Voorzitter. Ik vind de uitspraak van de staatssecretaris onbegrijpelijk. Wij gaan ons toch niet aan de Iraanse norm spiegelen? Dat is de wereld op z'n kop. Hier zijn fundamentele rechten in het geding. Graag hoor ik van deze staatssecretaris dat ook zij het verwijzen naar de mogelijkheid om in Iran in stilte het christelijk geloof te belijden ongepast acht.

De leges van de IND zijn hoog. Er wordt nu opnieuw gekeken naar een kostprijssystematiek, maar tegelijkertijd worden er wel weer verhogingen voorgesteld.
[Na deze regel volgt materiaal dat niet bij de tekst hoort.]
--- config.mk ---
export PLATFORM = sky130hd
export DESIGN_NAME = pipe_stage_hs_flat
export DESIGN_NICKNAME = d
export VERILOG_FILES = /design/src/rtl/pipe_stage_hs_if.sv /design/src/rtl/pipe_stage_hs.sv /design/src/flat_wrapper.sv
export SDC_FILE = /design/constraint.sdc
export NUM_CORES = 1
export LEC_CHECK = 0
export CAP_MARGIN = 10
export CELL_PAD_IN_SITES_DETAIL_PLACEMENT = 2
export CELL_PAD_IN_SITES_GLOBAL_PLACEMENT = 2
export CORE_AREA = 8 8 78 80
export CTS_CLUSTER_DIAMETER = 60
export DETAILED_ROUTE_END_ITERATION = 8
export DIE_AREA = 0 0 86 88
export PLACE_DENSITY_LB_ADDON = 0.1
export SLEW_MARGIN = 10
export SYNTH_ARGS = -nofsm -noshare
export SYNTH_HDL_FRONTEND = slang
export SYNTH_SLANG_ARGS = --single-unit
--- constraint.sdc ---
create_clock -name clk -period 1.7 [get_ports clk]
set_input_delay 0.34 -clock clk [delete_from_list [all_inputs] [get_ports clk]]
set_output_delay 0.34 -clock clk [all_outputs]
set_load 0.01 [all_outputs]
--- src/rtl/pipe_stage_hs_if.sv ---
// pipe_stage_hs_if
//  Valid/ready/data bundle for one side of a pipeline stage boundary.
//  Parameter:
//   WIDTH  payload width in bits
//  Signals:
//   valid  producer has a beat this cycle
//   ready  consumer accepts a beat this cycle
//   data   payload of the offered beat
//  Modports:
//   master  producer side (drives valid/data, observes ready)
//   slave   consumer side (observes valid/data, drives ready)
interface pipe_stage_hs_if #(
  parameter int WIDTH = 16
);
  logic             valid;
  logic             ready;
  logic [WIDTH-1:0] data;

  modport master (output valid, output data, input ready);
  modport slave  (input valid, input data, output ready);
endinterface

--- src/rtl/pipe_stage_hs.sv ---
// pipe_stage_hs
//  Generic pipeline stage register with valid/ready handshake, flush and a
//  saturating back-pressure counter. One instance sits on each stage boundary
//  and carries a packed WIDTH-bit stage bundle with one cycle of latency.
//  Optional feature (compile-time macro PIPE_SKID_EN):
//   defined   - 1-entry skid register, registered in_ready = !skid_valid,
//               capacity 2 beats, strict FIFO order (main before skid)
//   undefined - in_ready = !out_valid | out_ready (combinational), capacity 1
//  Parameters:
//   WIDTH  payload width in bits
//   CNT_W  width of stall_cnt
//  Ports:
//   clk        clock, all state updates on rising edge
//   rst        synchronous active-high reset
//   in_if      upstream side (slave): valid/data in, ready out
//   out_if     downstream side (master): valid/data out, ready in
//   flush      discard all held beats, including one accepted this cycle
//   cnt_clr    clear stall_cnt (wins over an increment)
//   stall_cnt  cycles with out_valid & !out_ready, saturating at all-ones
module pipe_stage_hs #(
  parameter int WIDTH = 16,
  parameter int CNT_W = 8
) (
  input  logic                   clk,
  input  logic                   rst,
  pipe_stage_hs_if.slave         in_if,
  pipe_stage_hs_if.master        out_if,
  input  logic                   flush,
  input  logic                   cnt_clr,
  output logic [CNT_W-1:0]       stall_cnt
);

  localparam logic [CNT_W-1:0] CNT_MAX = '1;

  logic             r_out_valid;
  logic [WIDTH-1:0] r_out_data;
  logic [CNT_W-1:0] r_stall_cnt;

  logic w_in_ready;
  logic w_in_acc;
  logic w_out_acc;
  logic w_stalled;

  assign w_out_acc = r_out_valid & out_if.ready;
  assign w_stalled = r_out_valid & ~out_if.ready;
  assign w_in_acc  = in_if.valid & w_in_ready;

`ifdef PIPE_SKID_EN
  logic             r_skid_valid;
  logic [WIDTH-1:0] r_skid_data;

  // Registered ready: upstream timing never sees out_ready.
  assign w_in_ready = ~r_skid_valid;

  always_ff @(posedge clk) begin
    if (rst) begin
      r_out_valid  <= 1'b0;
      r_out_data   <= '0;
      r_skid_valid <= 1'b0;
      r_skid_data  <= '0;
    end else if (flush) begin
      // Drop both held beats and anything offered this cycle; main data
      // is left as-is since out_valid already marks it dead.
      r_out_valid  <= 1'b0;
      r_skid_valid <= 1'b0;
      r_skid_data  <= '0;
    end else if (w_out_acc && r_skid_valid) begin
      // Head leaves, skid beat moves up. in_ready is low, so no new beat.
      r_out_data   <= r_skid_data;
      r_out_valid  <= 1'b1;
      r_skid_valid <= 1'b0;
    end else if (w_in_acc && !w_stalled) begin
      r_out_data  <= in_if.data;
      r_out_valid <= 1'b1;
    end else if (w_in_acc) begin
      // Head is stuck: park the new beat behind it.
      r_skid_data  <= in_if.data;
      r_skid_valid <= 1'b1;
    end else if (w_out_acc) begin
      r_out_valid <= 1'b0;
    end
  end
`else
  // Single-entry stage: a beat may enter whenever the head is empty or leaving.
  assign w_in_ready = ~r_out_valid | out_if.ready;

  always_ff @(posedge clk) begin
    if (rst) begin
      r_out_valid <= 1'b0;
      r_out_data  <= '0;
    end else if (flush) begin
      r_out_valid <= 1'b0;
    end else if (w_in_acc && !w_stalled) begin
      r_out_data  <= in_if.data;
      r_out_valid <= 1'b1;
    end else if (w_out_acc) begin
      r_out_valid <= 1'b0;
    end
  end
`endif

  // Back-pressure counter; independent of flush.
  always_ff @(posedge clk) begin
    if (rst || cnt_clr) begin
      r_stall_cnt <= '0;
    end else if (w_stalled && (r_stall_cnt != CNT_MAX)) begin
      r_stall_cnt <= r_stall_cnt + 1'b1;
    end
  end

  assign in_if.ready  = w_in_ready;
  assign out_if.valid = r_out_valid;
  assign out_if.data  = r_out_data;
  assign stall_cnt    = r_stall_cnt;

endmodule

--- src/flat_wrapper.sv ---
// flat-port wrapper written by rule: the top's interface ports become plain ports
module pipe_stage_hs_flat 
#(
  parameter int WIDTH = 16,
  parameter int CNT_W = 8
)
  (clk, rst, flush, cnt_clr, stall_cnt, in_if_valid, in_if_data, in_if_ready, out_if_valid, out_if_data, out_if_ready);
  pipe_stage_hs_if #(.WIDTH(WIDTH)) in_if_i ();
  pipe_stage_hs_if #(.WIDTH(WIDTH)) out_if_i ();
  input  logic clk;
  input  logic rst;
  input  logic flush;
  input  logic cnt_clr;
  output logic [CNT_W-1:0] stall_cnt;
  input wire logic [$bits(in_if_i.valid)-1:0] in_if_valid;
  input wire logic [$bits(in_if_i.data)-1:0] in_if_data;
  output wire logic [$bits(in_if_i.ready)-1:0] in_if_ready;
  output wire logic [$bits(out_if_i.valid)-1:0] out_if_valid;
  output wire logic [$bits(out_if_i.data)-1:0] out_if_data;
  input wire logic [$bits(out_if_i.ready)-1:0] out_if_ready;
  assign in_if_i.valid = in_if_valid;
  assign in_if_i.data = in_if_data;
  assign in_if_ready = in_if_i.ready;
  assign out_if_valid = out_if_i.valid;
  assign out_if_data = out_if_i.data;
  assign out_if_i.ready = out_if_ready;
  pipe_stage_hs #(.WIDTH(WIDTH), .CNT_W(CNT_W)) u_core (.clk(clk), .rst(rst), .in_if(in_if_i), .out_if(out_if_i), .flush(flush), .cnt_clr(cnt_clr), .stall_cnt(stall_cnt));
endmodule
== After elaboration in Yosys (flattened, before gate mapping) ==
Cells that the tools add are included.

* Add/subtract/negate cells: 1
* $mul: 0
* Divide/modulo/power cells: 0
* $lt $le $gt $ge: 0
* Eq/ne operators: 1
* Shift-type cells: 0
* Mux-type cells: 2
* Bitwise operators: 7
* Reduce and logical (&&, ||, !) cells: 7

{| class="wikitable"
|+ Operator list
! kind !! number
|-
| adder 8 x 1 -> 8 bit (second input constant) || 1
|-
| inequality test 8 bit (second input constant) || 1
|-
| AND 1 bit || 3
|-
| inverter 1 bit || 3
|-
| logical AND 1 bit || 2
|-
| two-way mux 1 bit || 2
|-
| AND reduction 2 bit || 1
|-
| nonzero test 2 bit || 1
|-
| OR reduction 2 bit || 1
|-
| logical NOT 1 bit || 1
|-
| logical OR 1 bit || 1
|-
| OR 1 bit || 1
|}

* Flip-flop bits (word level): 25
* Bits in latches: 0
* Memory bits (writable): 0
* Bits in read-only memories: 0
* Input port bits: 22
* Output and inout bits: 26
* Logic and storage cells: 21
* Memories: 0

== Logic depth before layout (Yosys ltp) ==
Gate-level depths: netlist of run 1.

* Depth after elaboration: 5
* Depth in mapped cells: 6
* Mapped depth without buffers: 5

== Worst setup path after synthesis of run 1 ==
No wires, ideal clock.

* Path kind: reg-to-reg
* Start point: reg u_core.r_out_valid (netlist: u_core.out_if.valid)
* End point: reg u_core.r_stall_cnt[5] (netlist: u_core.stall_cnt[5])
* Setup time: 70 ps
* Data arrival time: 1,515 ps
* Data required time: 1,630 ps
* Setup slack: 115 ps
* Stages on the path, launching flop included: 6
* Path buffers: 0
* Period minus slack after synthesis: 1,585 ps
* Cell sequence: dfxtp_1 nor2b_4 inv_2 or2_1 or4_1 a21oi_1

* Longest elaborated chain between the ends: 2

{| class="wikitable"
|+ RTL lines
! element !! line !! RTL
|-
| start, declared || pipe_stage_hs.sv:35 || <nowiki>logic r_out_valid;</nowiki>
|-
| start signal, assigned || pipe_stage_hs.sv:89 || <nowiki>r_out_valid <= 1'b0;</nowiki>
|-
| start signal, assigned || pipe_stage_hs.sv:92 || <nowiki>r_out_valid <= 1'b0;</nowiki>
|-
| start signal, assigned || pipe_stage_hs.sv:95 || <nowiki>r_out_valid <= 1'b1;</nowiki>
|-
| AND 1 bit || pipe_stage_hs.sv:45 || <nowiki>assign w_stalled = r_out_valid & ~out_if.ready;</nowiki>
|-
| logical AND 1 bit || pipe_stage_hs.sv:106 || <nowiki>end else if (w_stalled && (r_stall_cnt != CNT_MAX)) begin</nowiki>
|-
| end signal, assigned || pipe_stage_hs.sv:107 || <nowiki>r_stall_cnt <= r_stall_cnt + 1'b1;</nowiki>
|-
| end, declared || pipe_stage_hs.sv:37 || <nowiki>logic [CNT_W-1:0] r_stall_cnt;</nowiki>
|}

Every way passes these cells.
A chain may end at the register's enable or synchronous reset.

== Final worst setup path of run 1 ==
* Start point: reg u_core.r_stall_cnt[0] (netlist: u_core.stall_cnt[0])
* End point: out stall_cnt[0]

{| class="wikitable"
|+ RTL lines
! element !! line !! RTL
|-
| end, declared || flat_wrapper.sv:14 || <nowiki>output logic [CNT_W-1:0] stall_cnt;</nowiki>
|}

No word-level cell between the ends.

==> metrics.md, run 1 <==
| Metric | Value |
|---|---|
| Outcome | `complete, no violations` |
| Hold depth | `2` |
| Worst Hold Class | `flop to flop` |
| CP Launch Point | `u_core.stall_cnt[0]$_SDFFE_PP0P_` |
| Placed inst area | `1597 sq um` |
| Final HPWL DP | `2668 um` |
| Die Width | `86 um` |
| Peak Freq | `615.8 MHz` |
| Area Growth Syn to Fin | `68.71%` |
| Drt pass-1 iters | `4` |
| Area of the mapped netlist | `979.7 sq um` |
| Die area | `7568 sq um` |
| CTS max path bufs | `2` |
| CTS Buf Count | `3` |
| Number of hold buffers added after cts | `0` |
| Post-Syn Nets | `141` |
| Number of cells on the critical path | `1` |
| # fillers | `557` |
| ANT cells | `0` |
| Global-route wire length before repair | `5582 um` |
| Initial drt markers | `14` |
| Sequential cell area | `501.7 sq um` |
| Gr ovfl total | `0` |
| Peak VDD IR | `0.0003118 V` |
| Port bufs | `47` |
| Via count | `1,022` |
| Max-cap viol count | `0` |
| Routed WL | `3388 um` |
| Final worst slack | `76.14 ps` |
| Clk slew on worst S/H paths | `90 ps` |
| Crit. End Element | `output port` |
| Kind of critical path | `flop to output port` |
| Most frequent cells in the layout | `clkdlybuf4s50_1, nand2_1, dfxtp_1, a21oi_1, buf_4` |
| Place WS | `-319.0 ps` |
| Synth area leader | `dfxtp_1` |
| Antenna-violating nets left | `0` |
| WL per Instance | `14.00 um` |
| Largest net degree at the start of global routing | `18` |
| Initial Util | `19.94%` |
| Initial antenna violation count | `0` |
| Area occupied by multi-input gates | `456.7 sq um` |
| Post-route cell area | `1653 sq um` |
| Critical R2R Launch | `u_core.out_if.valid$_SDFFE_PP0P_` |
| Flops & latches, synth | `25` |
| CTS root buf | `clkbuf_8` |
| Post-Route Skew | `6.277 ps` |
| CP arrival | `1280 ps` |
| FP Rows | `26` |
| Final core utilization | `33.65%` |
| DR vias/cell | `4.223` |
| Cell area power density | `689.2 nW/um^2` |
| Combinational family with the most area after synthesis | `simple AND/OR/NAND/NOR gates` |
| Synth top area share | `51.09%` |
| Setup-failing EPs final | `0` |
| Commonest non-fill, non-tap cell in the layout | `clkdlybuf4s50_1` |
| Synth cell types | `28` |
| Top post-synthesis cells by area | `dfxtp_1, nand2_1, a21oi_1` |
| CP max-delay cell | `clkdlybuf4s50_1` |
| Pleak | `0.5728 nW` |
| CP startpoint kind | `flop` |
| CP bufs+invs | `1` |
| Post-synthesis cell count | `118` |
| Crit Path Max Fanout | `4` |
| Drc violations | `0` |
| Post-Synth XOR/XNOR Area | `1.788%` |
| # clock sinks | `25` |
| Register area share after synthesis | `51.09%` |
| Synthesized area per cell | `8.302 sq um` |
| Post-synthesis simple-gate area fraction | `27.08%` |
| Tmin final | `1624 ps` |
| RSZ-0062 raised after global routing | `no` |
| Multiplexer area fraction after synthesis | `1.022%` |
| Compound-Gate Fraction of Synth Area | `15.07%` |
| R2R Setup Slk | `130 ps` |
| # nets final | `196` |
| Source of the worst hold timing path | `u_core.out_if.data[4]$_SDFFE_PP0P_` |
| Worst skew pair latency | `270 ps` |
| Required time of the critical path | `1360 ps` |
| CORE AREA | `4912 sq um` |
| Vias in the first global route | `1,145` |
| Worst-Margin Slew | `327.5 ps` |
| Synth Warn # | `0` |
| Final Hold Vio Count | `0` |
| Period utilisation layout | `95.52%` |
| GRT Total Usage | `9.302%` |
| H-tree depth | `1` |
| DIE HEIGHT | `88 um` |
| GP Congestion | `0.7027` |
| Reg2reg path depth | `5` |
| Cell family with most CP delay | `buffers and inverters` |
| Share of layout cells above drive strength 1 | `10.47%` |
| Synth Area in Adders | `1.277%` |
| CTS tree | `yes` |
| Pins over their slew limit | `0` |
| Slew HR | `77.98%` |
| Critical path's largest stage delay | `580 ps` |
| Crit-path cells | `clkdlybuf4s50_1` |
| IO Count | `48` |
| Setup TNS | `0 ps` |
| Power, Total | `1.139 mW` |
## final cells by class
| class | instances | area share, % |
|---|---|---|
| clock inverters | 1 | 0.3028 |
| clock buffers | 3 | 2.498 |
| repair buffers | 55 | 33.46 |
| flip-flops and latches | 25 | 30.36 |
| well taps | 70 | 5.299 |
| multi-input cells | 86 | 27.63 |
| inverters | 2 | 0.4542 |
## worst paths after layout
check,endpoint
min,u_core.out_if.data[4]$_SDFFE_PP0P_
min reg2reg,u_core.out_if.data[4]$_SDFFE_PP0P_
max reg2reg,u_core.stall_cnt[5]$_SDFFE_PP0P_
max,stall_cnt[0]
## through the flow
step / std cells / hold slack, ps
after floorplan: 118 / 419.3
after global placement: 237 / 441.9
after detailed placement: 237 / 452.2
after CTS: 242 / 469.9
after global routing: 242 / 493.3
final: 242 / 462.6
## registers in the layout, indices dropped and copies added, names as in the netlist
| signal | count |
|---|---|
| u_core.out_if.data | 16 |
| u_core.out_if.valid | 1 |
| u_core.stall_cnt | 8 |
## layer usage
layer | up-vias | track usage, % | routed length (um)
li1 | 506 | - | -
met1 | 486 | 10.38 | 1435
met2 | 26 | 15.89 | 1667
met3 | 4 | 3.659 | 253
met4 | 0 | 2.866 | 32
met5 | - | 0 | 0
## power breakdown
group          switching [mW]  internal (mW)
combinational          0.0674          0.103
sequential             0.0101          0.604
clock                   0.190          0.164
total                   0.268          0.871
## synthesized netlist by cell type (all sizes together)
library cell / instances
nor3b: 2
ha: 1
nor2: 5
or4: 1
xor2: 2
nand3: 2
o21a: 1
and3: 1
and4b: 1
nor2b: 1
nor3: 2
o211ai: 1
o21ai: 2
a211oi: 2
nand2: 33
nand4: 2
o31ai: 1
clkbuf: 5
nand3b: 1
a21oi: 20
mux2i: 1
or3: 2
or2: 2
inv: 2
dfxtp: 25
## tightest hold or removal path, delay by kind of cell (launching register included)
kind,cells,cell delay (ps)
AO/OA/AOI/OAI,1,50
flip-flops,1,320
AND/OR/NAND/NOR,1,50
## repair_timing
action / CTS / global route
endpoints found under the setup margin: 2 / 2
buffers inserted: 1 / 0
cloned: 0 / 0
resized for setup: 3 / 2
## cells by family (layout without fill, tap and decap cells)
family / count (synthesis) / in the layout
AO/OA/AOI/OAI: 27 / 27
flip-flops: 25 / 25
adder cells (fa/ha/maj): 1 / 1
multiplexers: 1 / 1
XOR/XNOR: 2 / 2
buffers and inverters: 7 / 61
AND/OR/NAND/NOR: 55 / 55
No activity file was read; power rests on OpenSTA's default activity.
==> run 2, diff against run 1 <==
- CTS_CLUSTER_DIAMETER: 60 -> unset
- SKIP_LAST_GASP: unset -> 1
==> results of run 2 <==
Same layout as run 1: the final DEF is identical, and so are final timing and power.
==> run 3, diff against run 2 <==
- CELL_PAD_IN_SITES_DETAIL_PLACEMENT: 2 -> 0
- CELL_PAD_IN_SITES_GLOBAL_PLACEMENT: 2 -> 1
- CORE_AREA: 8 8 78 80 -> 8 8 70 72
- DIE_AREA: 0 0 86 88 -> 0 0 78 80
- RECOVER_POWER: unset -> 50
==> metrics.md, run 3 (same netlist as run 1, synthesis figures left out) <==
| Metric | Value |
|---|---|
| Outcome | `complete, no violations` |
| Cells after DPL | `218 (-8.0%)` |
| Global-route wire length before repair | `4733 um (-15%)` |
| Crit Path Max Fanout | `7 (+3)` |
| Number of hold buffers added after cts | `0 (unchanged)` |
| CTS Buf Count | `3 (unchanged)` |
| Critical R2R Launch | `u_core.out_if.valid$_SDFFE_PP0P_` |
| Setup-failing EPs final | `0 (unchanged)` |
| Cell family with most CP delay | `buffers and inverters` |
| Number of cells on the critical path | `1 (unchanged)` |
| Required time of the critical path | `1360 ps (about the same)` |
| CTS resizes | `1 (-2)` |
| Crit-path cells | `clkdlybuf4s50_1` |
| Reg2reg path depth | `5 (unchanged)` |
| WL per Instance | `13.51 um (-3.5%)` |
| CP Launch Point | `u_core.stall_cnt[3]$_SDFFE_PP0P_` |
| Period utilisation layout | `95.09% (-0.43 points)` |
| Area Growth Syn to Fin | `62.84%` |
| Share of layout cells above drive strength 1 | `8.721% (-1.7 points)` |
| IO Count | `48 (unchanged)` |
| Hold depth | `2 (unchanged)` |
| Via count | `1,000 (-2.2%)` |
| Peak VDD IR | `0.0003056 V (-2.0%)` |
| Largest net degree at the start of global routing | `18 (unchanged)` |
| H-tree depth | `1 (unchanged)` |
| Initial drt markers | `27 (+13)` |
| Initial antenna violation count | `0 (unchanged)` |
| Die Width | `78 um (-9.3%)` |
| RSZ-0062 raised after global routing | `no` |
| Peak Freq | `618.6 MHz (+0.45%)` |
| Most frequent cells in the layout | `clkdlybuf4s50_1, nand2_1, dfxtp_1, a21oi_1` |
| Post-route insts no fill | `222 (-8.3%)` |
| Source of the worst hold timing path | `u_core.out_if.data[14]$_SDFFE_PP0P_` |
| Final HPWL DP | `2328 um (-13%)` |
| DR vias/cell | `4.505 (+6.7%)` |
| Buffer count from post-CTS setup fixing | `0 (-1)` |
| Slew HR | `70.68% (-7.3 points)` |
| Initial Util | `25.41% (+5.5 points)` |
| CP startpoint kind | `flop` |
| Pleak | `0.5784 nW (+0.98%)` |
| Tmin final | `1617 ps (-7.335 ps)` |
| Clk slew on worst S/H paths | `90 ps (about the same)` |
| GP Congestion | `0.7571 (+7.7%)` |
| Port bufs | `47 (unchanged)` |
| Critical path's largest stage delay | `570 ps (about the same)` |
| Final worst slack | `83.47 ps (+7.335 ps)` |
| Worst-Margin Slew | `439.8 ps (+112.3 ps)` |
| Drc violations | `0 (unchanged)` |
| DIE HEIGHT | `80 um (-9.1%)` |
| Drt pass-1 iters | `4 (unchanged)` |
| Die area | `6240 sq um (-18%)` |
| Routed WL | `2999 um (-11%)` |
| ANT cells | `0 (unchanged)` |
| Final Hold Vio Count | `0 (unchanged)` |
| CTS root buf | `clkbuf_8` |
| CTS tree | `yes` |
| R2R Setup Slk | `140 ps (about the same)` |
| CP arrival | `1280 ps (about the same)` |
| CP bufs+invs | `1 (unchanged)` |
| Cell area power density | `708.2 nW/um^2 (+2.8%)` |
| # clock sinks | `25 (unchanged)` |
| Post-Route Skew | `7.356 ps (+1.079 ps)` |
| CTS max path bufs | `2 (unchanged)` |
| Commonest non-fill, non-tap cell in the layout | `clkdlybuf4s50_1` |
| Setup TNS | `0 ps (unchanged)` |
| # nets final | `196 (unchanged)` |
| Crit. End Element | `output port` |
| CORE AREA | `3856 sq um (-21%)` |
| Pins over their slew limit | `0 (unchanged)` |
| CP max-delay cell | `clkdlybuf4s50_1` |
| Kind of critical path | `flop to output port` |
| Antenna-violating nets left | `0 (unchanged)` |
| GRT Total Usage | `9.457% (+0.15 points)` |
| Met3 Resource Use GR | `4.730% (+1.1 points)` |
| Max-cap viol count | `0 (unchanged)` |
| Place WS | `-242.5 ps (+76.54 ps)` |
| Worst Hold Class | `flop to flop` |
| Vias in the first global route | `1,034 (-9.7%)` |
| Number of flip-flops under the largest register name | `16 (unchanged)` |
| GR Util met2 | `15.54% (-0.35 points)` |
| GRT busiest layer | `met2` |
| Met1 Usage GRT | `10.15% (-0.23 points)` |
| Gr ovfl total | `0 (unchanged)` |
| FP Rows | `23 (-12%)` |
| Worst skew pair latency | `270 ps (about the same)` |
-- run 3: cell count changes in the layout (fill, tap and decap cells not counted), moves of 2 or more --
cell,delta
clkbuf_1,+2
buf_12,-2
buf_4,-2
dlygate4sd3_1,+5
clkdlybuf4s50_1,-5
-- run 3: worst reg2reg max path: cells and delay by family (launching register included) --
kind            cells  cell delay [ps]
compound gates      1              140
buf+inv             1               50
flops               1              370
simple gates        3              930
-- run 3: metrics by stage --
stage | area (sq um) | power (mW) | hold slack (ps) | utilization, %
3_5_place_dp | 1567 | 0.7961 | 449.4 | 40.62
6_report | 1595 | 1.130 | 457.3 | 41.37
3_3_place_gp | 1567 | 0.7928 | 442.2 | 40.62
2_1_floorplan | 979.7 | 0.6813 | 419.3 | -
5_1_grt | 1595 | 1.192 | 483.5 | 41.37
4_1_cts | 1612 | 1.163 | 459.3 | 41.79
-- run 3: final cells by class --
type,instances,area [sq um]
inverter,2,7.507
tap,50,62.56
timing repair buffer,55,521.8
multi-input combinational,86,456.7
clock inverter,1,5.005
clock buffer,3,41.29
sequential,25,500.5
fill,410,2261
-- run 3: worst paths after layout --
path / to
setup / recovery: stall_cnt[3]
hold / removal: u_core.out_if.data[14]$_SDFFE_PP0P_
setup reg to reg: u_core.stall_cnt[5]$_SDFFE_PP0P_
hold reg to reg: u_core.out_if.data[14]$_SDFFE_PP0P_
-- run 3: per-layer routing --
metal / part of all wire [%] / up-vias
met1: 39 / 458
met5: 0 / -
met4: 1.4 / 0
li1: - / 506
met3: 11 / 5
met2: 48 / 31
-- run 3: report_power, final --
| group | switching, mW | internal, mW |
|---|---|---|
| combinational | 0.0645 | 0.0926 |
| clock | 0.195 | 0.164 |
| sequential | 0.00922 | 0.604 |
Hoe kan dat? Waarom wacht de staatssecretaris daar niet mee, zodat wij een goed en eenduidig legesgebouw neerzetten gebaseerd op daadwerkelijke kostprijzen? In antwoord op de vragen bij de begroting wordt gesteld dat, om gezinnen tegemoet te komen, het legestarief voor de verlenging van een verblijfsvergunning voor verblijf bij ouder ongewijzigd blijft. Is de staatssecretaris bereid om ook een gezinstarief te introduceren voor de aanvraag van een verblijfsvergunning regulier voor onbepaalde tijd waarvoor nu de kosten verdubbeld worden? Dat is een ontzettende belasting voor gezinnen.

Er zijn nog een paar zaken waar ik aandacht voor vraag. Vorig jaar diende ik met collega's De Pater en Timmer een motie in met het verzoek om met een wetsvoorstel te komen voor kinderalimentatie. Ik heb nog niets gezien. Ik heb wel een brief gelezen, waarin voor de zoveelste keer wordt verwezen naar de commissie-Kortmann over het insolventierecht.

Ik wil nu gewoon een tijdpad. Wat zit eraan te komen? Dan ligt er ook nog een toezegging voor een onderzoek naar het opheffen van de koude uitsluiting. Daarover heb ik ook nog niets gehoord. Dat hebben wij besproken bij het wetsvoorstel tot wijziging van het huwelijksvermogensrecht.

Ik vraag de minister ook hoe het ervoor staat met de Wet op de kansspelen. De wet voor het instellen van een kansspelautoriteit is naar de Raad van State, maar we horen niks over het brede wetgevingsproces voor de Wet op de kansspelen.